Location
- Country: United States
- State: Minnesota
- County: Marshall County

Physical characteristics
- • coordinates: 48°24′44″N 96°00′54″W﻿ / ﻿48.4121932°N 96.0150143°W
- • coordinates: 48°22′17″N 97°04′47″W﻿ / ﻿48.37139°N 97.07972°W
- Length: 96 mi (154 km)

Basin features
- Progression: Middle River→ Snake River→ Red River of the North→ Lake Winnipeg→ Nelson River→ Hudson Bay
- River system: Snake River

= Middle River (Minnesota) =

The Middle River is a tributary of the Snake River in northwestern Minnesota in the United States. It flows for its entire length in Marshall County.

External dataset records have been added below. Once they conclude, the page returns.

**src/verilog/dram_ecc_pkg.sv**
```systemverilog
////////////////////
// Shared widths and vector types for the nibble ECC path
// GF(16) power table and symbol multiply
////////////////////
package dram_ecc_pkg;

   // Word geometry
   parameter int data_w     = 128;
   parameter int nib_w      = 4;
   parameter int n_data_nib = 32;
   parameter int n_chk_nib  = 4;
   parameter int n_loc      = n_data_nib + n_chk_nib;

   // Nibbles per check group, 0-14 and 15-29
   parameter int n_grp_nib  = 15;

   typedef logic [data_w-1:0]          data_t;
   typedef logic [n_chk_nib*nib_w-1:0] ecc_t;
   typedef logic [nib_w-1:0]           nib_t;
   typedef logic [n_loc-1:0]           loc_t;

   ////////////////////
   // GF(16) arithmetic
   ////////////////////

   // Field polynomial x^4 + x + 1, so x^4 folds back to 4'h3
   function automatic nib_t gf_xtime(input nib_t a);
      nib_t r;
      r = {a[2:0], 1'b0};
      if (a[3]) begin
         r = r ^ 4'h3;
      end
      return r;
   endfunction

   // alpha^p with alpha = 2, exponent taken mod 15
   function automatic nib_t gf_pow(input int p);
      nib_t r;
      int   n;
      int   i;
      r = 4'h1;
      n = p % 15;
      for (i = 0; i < n; i++) begin
         r = gf_xtime(r);
      end
      return r;
   endfunction

   // Shift and add multiply, one partial product per bit of b
   function automatic nib_t gf_mul(input nib_t a, input nib_t b);
      nib_t r;
      nib_t t;
      int   i;
      r = '0;
      t = a;
      for (i = 0; i < nib_w; i++) begin
         if (b[i]) begin
            r = r ^ t;
         end
         t = gf_xtime(t);
      end
      return r;
   endfunction

endpackage

```
**src/verilog/dram_ecc_cor.sv**
```systemverilog
////////////////////
// Top level of the two-stage ECC checker and corrector
////////////////////
`timescale 1ns/1ps

module dram_ecc_cor (
   input  logic                clk,
   input  logic                rst,
   input  dram_ecc_pkg::data_t raw_data,
   input  dram_ecc_pkg::ecc_t  raw_ecc,
   output dram_ecc_pkg::data_t cor_data,
   output dram_ecc_pkg::loc_t  ecc_loc,
   output logic                single_err,
   output logic                multi_err
);
   import dram_ecc_pkg::*;

   ecc_t  syndrome;
   data_t data_d1;
   loc_t  err_loc;
   nib_t  err_sym;
   logic  single;
   logic  multi;

   // Stage 1
   dram_ecc_syndrome u_syndrome (
      .clk      (clk),
      .rst      (rst),
      .raw_data (raw_data),
      .raw_ecc  (raw_ecc),
      .syndrome (syndrome),
      .data_d1  (data_d1)
   );

   dram_ecc_decode u_decode (
      .syndrome (syndrome),
      .err_loc  (err_loc),
      .err_sym  (err_sym),
      .single   (single),
      .multi    (multi)
   );

   // Stage 2
   dram_ecc_correct u_correct (
      .clk        (clk),
      .rst        (rst),
      .data_d1    (data_d1),
      .err_loc    (err_loc),
      .err_sym    (err_sym),
      .single     (single),
      .multi      (multi),
      .cor_data   (cor_data),
      .ecc_loc    (ecc_loc),
      .single_err (single_err),
      .multi_err  (multi_err)
   );

endmodule

```
**src/verilog/dram_ecc_correct.sv**
```systemverilog
////////////////////
// Nibble correction and output register
////////////////////
`timescale 1ns/1ps

module dram_ecc_correct (
   input  logic                clk,
   input  logic                rst,
   input  dram_ecc_pkg::data_t data_d1,
   input  dram_ecc_pkg::loc_t  err_loc,
   input  dram_ecc_pkg::nib_t  err_sym,
   input  logic                single,
   input  logic                multi,
   output dram_ecc_pkg::data_t cor_data,
   output dram_ecc_pkg::loc_t  ecc_loc,
   output logic                single_err,
   output logic                multi_err
);
   import dram_ecc_pkg::*;

   data_t fixed_data;

   // At most one location bit is set, multi leaves them all clear
   for (genvar i = 0; i < n_data_nib; i++) begin : g_fix
      assign fixed_data[nib_w*i +: nib_w] =
         data_d1[nib_w*i +: nib_w] ^ (err_loc[i] ? err_sym : nib_t'(0));
   end

   ////////////////////
   // Result register
   ////////////////////

   always_ff @(posedge clk) begin
      if (rst) begin
         cor_data   <= '0;
         ecc_loc    <= '0;
         single_err <= 1'b0;
         multi_err  <= 1'b0;
      end else begin
         cor_data   <= fixed_data;
         ecc_loc    <= err_loc;
         single_err <= single;
         multi_err  <= multi;
      end
   end

endmodule

```
**src/verilog/dram_ecc_decode.sv**
```systemverilog
////////////////////
// Syndrome decoder, locates the failing symbol and
// classifies single or multiple errors
////////////////////
`timescale 1ns/1ps

module dram_ecc_decode (
   input  dram_ecc_pkg::ecc_t syndrome,
   output dram_ecc_pkg::loc_t err_loc,
   output dram_ecc_pkg::nib_t err_sym,
   output logic               single,
   output logic               multi
);
   import dram_ecc_pkg::*;

   nib_t s0;
   nib_t s1;
   nib_t s2;
   nib_t s3;

   logic [n_chk_nib-1:0] nz;
   logic [n_grp_nib-1:0] lo_hit;
   logic [n_grp_nib-1:0] hi_hit;

   logic lo_err;
   logic hi_err;
   logic n30_err;
   logic n31_err;

   assign s0 = syndrome[0*nib_w +: nib_w];
   assign s1 = syndrome[1*nib_w +: nib_w];
   assign s2 = syndrome[2*nib_w +: nib_w];
   assign s3 = syndrome[3*nib_w +: nib_w];

   assign nz = {|s3, |s2, |s1, |s0};

   ////////////////////
   // Group matches
   ////////////////////

   // Lower group, nibble k gives s0 = a^k*s1 and s3 = a^2k*s1
   for (genvar k = 0; k < n_grp_nib; k++) begin : g_lo
      localparam nib_t w1 = gf_pow(k);
      localparam nib_t w2 = gf_pow(2 * k);

      assign lo_hit[k] = (s0 == gf_mul(w1, s1)) && (s3 == gf_mul(w2, s1));
   end

   // Upper group, same weights against s2
   for (genvar k = 0; k < n_grp_nib; k++) begin : g_hi
      localparam nib_t w1 = gf_pow(k);
      localparam nib_t w2 = gf_pow(2 * k);

      assign hi_hit[k] = (s0 == gf_mul(w1, s2)) && (s3 == gf_mul(w2, s2));
   end

   // Powers of alpha are distinct, so at most one hit per group
   assign lo_err  = nz[1] && !nz[2] && (|lo_hit);
   assign hi_err  = nz[2] && !nz[1] && (|hi_hit);
   assign n30_err = !nz[0] && !nz[3] && nz[1] && (s1 == s2);
   assign n31_err = nz[0] && !nz[3] && (s0 == s1) && (s1 == s2);

   ////////////////////
   // Classification
   ////////////////////

   always_comb begin
      err_loc = '0;
      err_sym = '0;
      single  = 1'b0;
      multi   = 1'b0;
      if ($onehot(nz)) begin
         // Lone check nibble hit, data is fine
         err_loc[n_data_nib +: n_chk_nib] = nz;
         single = 1'b1;
      end else if (lo_err) begin
         err_loc[0 +: n_grp_nib] = lo_hit;
         err_sym = s1;
         single  = 1'b1;
      end else if (hi_err) begin
         err_loc[n_grp_nib +: n_grp_nib] = hi_hit;
         err_sym = s2;
         single  = 1'b1;
      end else if (n30_err) begin
         err_loc[n_data_nib-2] = 1'b1;
         err_sym = s1;
         single  = 1'b1;
      end else if (n31_err) begin
         err_loc[n_data_nib-1] = 1'b1;
         err_sym = s1;
         single  = 1'b1;
      end else if (|nz) begin
         multi = 1'b1;   // no single symbol explains it
      end
   end

endmodule

```
**src/verilog/dram_ecc_gen.sv**
```systemverilog
////////////////////
// Check nibble generator, pure XOR network
////////////////////
`timescale 1ns/1ps

module dram_ecc_gen (
   input  dram_ecc_pkg::data_t data,
   output dram_ecc_pkg::ecc_t  ecc
);
   import dram_ecc_pkg::*;

   // Weighted data nibbles for c0 (alpha^k) and c3 (alpha^2k)
   wire nib_t t0_lo [n_grp_nib];
   wire nib_t t0_hi [n_grp_nib];
   wire nib_t t3_lo [n_grp_nib];
   wire nib_t t3_hi [n_grp_nib];

   nib_t d30;
   nib_t d31;
   nib_t c0;
   nib_t c1;
   nib_t c2;
   nib_t c3;

   assign d30 = data[nib_w*(n_data_nib-2) +: nib_w];
   assign d31 = data[nib_w*(n_data_nib-1) +: nib_w];

   for (genvar k = 0; k < n_grp_nib; k++) begin : g_term
      localparam nib_t w1 = gf_pow(k);
      localparam nib_t w2 = gf_pow(2 * k);

      assign t0_lo[k] = gf_mul(w1, data[nib_w*k +: nib_w]);
      assign t0_hi[k] = gf_mul(w1, data[nib_w*(n_grp_nib+k) +: nib_w]);
      assign t3_lo[k] = gf_mul(w2, data[nib_w*k +: nib_w]);
      assign t3_hi[k] = gf_mul(w2, data[nib_w*(n_grp_nib+k) +: nib_w]);
   end

   // Nibble 31 hits c0..c2, nibble 30 only the two parity nibbles
   always_comb begin
      c0 = d31;
      c1 = d30 ^ d31;
      c2 = d30 ^ d31;
      c3 = '0;
      for (int k = 0; k < n_grp_nib; k++) begin
         c0 = c0 ^ t0_lo[k] ^ t0_hi[k];
         c1 = c1 ^ data[nib_w*k +: nib_w];
         c2 = c2 ^ data[nib_w*(n_grp_nib+k) +: nib_w];
         c3 = c3 ^ t3_lo[k] ^ t3_hi[k];
      end
   end

   assign ecc = {c3, c2, c1, c0};

endmodule

```
**src/verilog/dram_ecc_syndrome.sv**
```systemverilog
////////////////////
// First pipeline stage
// Regenerates check bits and registers syndrome with data
////////////////////
`timescale 1ns/1ps

module dram_ecc_syndrome (
   input  logic                clk,
   input  logic                rst,
   input  dram_ecc_pkg::data_t raw_data,
   input  dram_ecc_pkg::ecc_t  raw_ecc,
   output dram_ecc_pkg::ecc_t  syndrome,
   output dram_ecc_pkg::data_t data_d1
);
   import dram_ecc_pkg::*;

   ecc_t gen_ecc;
   ecc_t diff_ecc;

   dram_ecc_gen u_gen (
      .data (raw_data),
      .ecc  (gen_ecc)
   );

   // Nonzero nibble means that check group disagrees
   assign diff_ecc = gen_ecc ^ raw_ecc;

   ////////////////////
   // Stage register
   ////////////////////

   // Data clears too, so the first word after reset reads as zero
   always_ff @(posedge clk) begin
      if (rst) begin
         syndrome <= '0;
         data_d1  <= '0;
      end else begin
         syndrome <= diff_ecc;
         data_d1  <= raw_data;
      end
   end

endmodule
```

Middle River was so named from its location at the midpoint of the Pembina Trail.

==Course==
The Middle River is 96 mi long and drains an area of 324 sqmi. It rises near the town of Middle River and flows generally westwardly past the towns of Newfolden and Argyle. At Old Mill State Park the river crosses an old beach of glacial Lake Agassiz. Much of the Middle River's lower course through the Red River Valley has been straightened and channelized; for approximately its final 10 mi, the Middle has been routed to flow due west in a straight line. It joins the Snake River not far upstream of that river's confluence with the Red River of the North.